Für die weiteren Phasen - Gegenwart und Zukunft - befüllen hauptsächlich Neuproduktionen und weniger Archivmaterial die Zeitkapsel. Es wird Beiträge von Menschen mit Behinderung geben, von Schülern, von Architekturstudenten, von Künstlern. Aktuell läuft auch noch eine Kooperation mit der Stadtbibliothek Giesing. Beim Malwettbewerb "Die Bibliothek der Zukunft" können Kinder noch bis 30. Juni ihre Zeichnungen einreichen, die dann in einen Zukunfts-Beitrag verwandelt werden. In der letzten Phase beschäftigen sich Utopien, Dystopien und Visionen mit der Frage, in welchem Giesing man leben möchte.

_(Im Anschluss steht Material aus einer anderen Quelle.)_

**src/rtl/fetch_redirect_ctrl.sv**
```systemverilog
// Fetch front-end sequencer: owns the fetch PC, arbitrates redirects, issues inst_sram
// requests and drops responses that belong to a path abandoned by a redirect.
module fetch_redirect_ctrl #(
    parameter logic [31:0] RESET_PC        = 32'h1c000000,
    parameter int unsigned MAX_OUTSTANDING = 2,
    parameter int unsigned CNT_W           = 2
) (
    input  logic        clk,
    input  logic        rst,
    input  logic        excep_en_i,
    input  logic [31:0] excep_pc_i,
    input  logic        ertn_en_i,
    input  logic [31:0] ertn_pc_i,
    input  logic        tlb_flush_en_i,
    input  logic [31:0] tlb_flush_pc_i,
    input  logic        branch_en_i,
    input  logic [31:0] branch_pc_i,
    input  logic        next_allowin_i,
    output logic        inst_sram_req_o,
    output logic [31:0] inst_sram_addr_o,
    input  logic        inst_sram_addr_ok_i,
    input  logic        inst_sram_data_ok_i,
    input  logic [31:0] inst_sram_rdata_i,
    output logic        to_if_valid_o,
    output logic [31:0] to_if_pc_o,
    output logic [31:0] to_if_inst_o,
    output logic        busy_o
);

    localparam int unsigned PTR_W = (MAX_OUTSTANDING > 1) ? $clog2(MAX_OUTSTANDING) : 1;

    typedef enum logic [1:0] {SrcExcep, SrcErtn, SrcTlb, SrcBranch} src_e;
    typedef enum logic [1:0] {StRun, StRedirHold, StDrain} state_e;

    logic [31:0]      pc_q, pc_d;
    logic             pending_vld_q, pending_vld_d;
    logic [31:0]      pending_pc_q, pending_pc_d;
    src_e             pending_src_q, pending_src_d;
    logic [CNT_W-1:0] inflight_q, inflight_d;
    logic [CNT_W-1:0] cancel_q, cancel_d;
    logic [PTR_W-1:0] wptr_q, wptr_d;
    logic [PTR_W-1:0] rptr_q, rptr_d;
    logic [31:0]      fifo_q [MAX_OUTSTANDING];
    state_e           state_q, state_d;

    logic             redir_vld;
    logic [31:0]      redir_pc;
    src_e             redir_src;
    logic             branch_blocked;
    logic             accept;
    logic             resp_vld;
    logic             resp_drop;

    function automatic logic [PTR_W-1:0] ptr_inc(input logic [PTR_W-1:0] p);
        return (p == PTR_W'(MAX_OUTSTANDING - 1)) ? '0 : p + 1'b1;
    endfunction

    // A branch may not displace a held higher-priority redirect.
    always_comb begin
        branch_blocked = pending_vld_q && (pending_src_q != SrcBranch);
        redir_vld      = 1'b1;
        redir_pc       = excep_pc_i;
        redir_src      = SrcExcep;
        if (excep_en_i) begin
            redir_pc  = excep_pc_i;
            redir_src = SrcExcep;
        end else if (ertn_en_i) begin
            redir_pc  = ertn_pc_i;
            redir_src = SrcErtn;
        end else if (tlb_flush_en_i) begin
            redir_pc  = tlb_flush_pc_i;
            redir_src = SrcTlb;
        end else if (branch_en_i && !branch_blocked) begin
            redir_pc  = branch_pc_i;
            redir_src = SrcBranch;
        end else begin
            redir_vld = 1'b0;
            redir_pc  = branch_pc_i;
            redir_src = SrcBranch;
        end
    end

    always_comb begin
        inst_sram_req_o  = next_allowin_i && (inflight_q < CNT_W'(MAX_OUTSTANDING)) && !rst;
        inst_sram_addr_o = redir_vld     ? redir_pc     :
                           pending_vld_q ? pending_pc_q : pc_q;
        accept           = inst_sram_req_o && inst_sram_addr_ok_i;
        // data_ok with nothing in flight is a protocol violation and is ignored.
        resp_vld         = inst_sram_data_ok_i && (inflight_q != '0);
        // A response returning in a redirect cycle is itself old-path.
        resp_drop        = redir_vld || (cancel_q != '0);
        to_if_valid_o    = resp_vld && !resp_drop;
        to_if_pc_o       = fifo_q[rptr_q];
        to_if_inst_o     = inst_sram_rdata_i;
        busy_o           = (inflight_q != '0) || (state_q == StRedirHold);
    end

    always_comb begin
        pc_d          = accept ? inst_sram_addr_o + 32'd4 : pc_q;
        pending_vld_d = pending_vld_q;
        pending_pc_d  = pending_pc_q;
        pending_src_d = pending_src_q;
        if (accept) begin
            pending_vld_d = 1'b0;
        end else if (redir_vld) begin
            pending_vld_d = 1'b1;
            pending_pc_d  = redir_pc;
            pending_src_d = redir_src;
        end

        inflight_d = inflight_q + CNT_W'(accept) - CNT_W'(resp_vld);

        // Everything still in flight at a redirect is stale; the FIFO drains naturally.
        if (redir_vld) begin
            cancel_d = inflight_q - CNT_W'(resp_vld);
        end else if (resp_vld && (cancel_q != '0)) begin
            cancel_d = cancel_q - 1'b1;
        end else begin
            cancel_d = cancel_q;
        end

        wptr_d = accept   ? ptr_inc(wptr_q) : wptr_q;
        rptr_d = resp_vld ? ptr_inc(rptr_q) : rptr_q;

        if (pending_vld_d) begin
            state_d = StRedirHold;
        end else if (cancel_d != '0) begin
            state_d = StDrain;
        end else begin
            state_d = StRun;
        end
    end

    always_ff @(posedge clk or posedge rst) begin
        if (rst) begin
            pc_q          <= RESET_PC;
            pending_vld_q <= 1'b0;
            pending_pc_q  <= '0;
            pending_src_q <= SrcBranch;
            inflight_q    <= '0;
            cancel_q      <= '0;
            wptr_q        <= '0;
            rptr_q        <= '0;
            state_q       <= StRun;
            for (int i = 0; i < int'(MAX_OUTSTANDING); i++) begin
                fifo_q[i] <= '0;
            end
        end else begin
            pc_q          <= pc_d;
            pending_vld_q <= pending_vld_d;
            pending_pc_q  <= pending_pc_d;
            pending_src_q <= pending_src_d;
            inflight_q    <= inflight_d;
            cancel_q      <= cancel_d;
            wptr_q        <= wptr_d;
            rptr_q        <= rptr_d;
            state_q       <= state_d;
            if (accept) begin
                fifo_q[wptr_q] <= inst_sram_addr_o;
            end
        end
    end

endmodule
```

Telefonzellen sind zwar nicht mehr oft zu sehen - doch sie blieben den Menschen vertraut

Miriam Worek ist es wichtig, dass verschiedene Nutzergruppen mit ihrem Projekt in Kontakt kommen. "Ich möchte auch Menschen einbinden, die nicht in die Kammerspiele oder eine künstlerische Zwischennutzung gehen", sagt die Initiatorin. Der Grünspitz mit seiner diversen Besucherschaft sei deshalb der ideale Ort für ihre Installation. Sie habe schon bei mehreren niederschwelligen soziokulturellen Aktionen mitgewirkt, erzählt die Soziologin. Mit der Zeitkapsel konnte sie jetzt ein Herzensprojekt umsetzen: "Wenn der rumänische Domino's-Pizzafahrer mit der experimentellen Videoanimation vom Ella-Lingens-Platz in Kontakt kommt und der hippe 1860er-Fan mit dem Abriss des Uhrmacherhäusls, dann ist das Konzept für mich aufgegangen."

Aber warum eigentlich eine Telefonzelle? "Es ist ein Objekt, das vielen Menschen noch vertraut, aber aus dem öffentlichen Raum weitgehend verschwunden ist", deshalb irritiere die Kabine, glaubt Worek. Wie um diesen Punkt zu unterstreichen, fragt eine Passantin mit Hund, ob man denn hier tatsächlich telefonieren könne. "Nein, nur Videos gucken", antwortet die Künstlerin. "Telefonzellen waren früher Orte, an denen über räumliche Distanz Nähe hergestellt wurde", im Zuge der Pandemie sei diese Frage der Distanzüberwindung sehr aktuell. Die Zeitkapsel reaktiviere die damalige Funktion und mache die Bewohner mit ihrem Viertel vertraut. Im Gegensatz zu früher, braucht man heute aber keine Münzen für diese Telefonzelle.

Das "fliegende Dach" solle zum Verweilen einladen, erklärt der Künstler Philipp Engelhardt, der für die äußere Gestaltung der Kapsel zuständig war. Inspiriert habe ihn dabei das Art Déco und die besonders in den Fünfziger- und Sechzigerjahren beliebte Vordächer-Architektur. Angebracht und mit LEDs versehen haben sie die Konstruktion erst, nachdem Steinmetze aus Giesing das 280 Kilogramm schwere Objekt mit einem Kranwagen am Grünspitz platziert hatten, erzählt Matthias Steinberger, der technische Leiter des Projekts. Vom Glaser bis zum Schlosser wurde stets der lokale Fachhandel einbezogen.

Nach der Finissage Ende September geht es für die gelbe Telefonzelle zurück auf einen Bauernhof, diesmal in Rosenheim. Dort beginnt sie ihren Winterschlaf. Wer weiß, an welchem Ort die Kapsel im nächsten Jahr erwacht.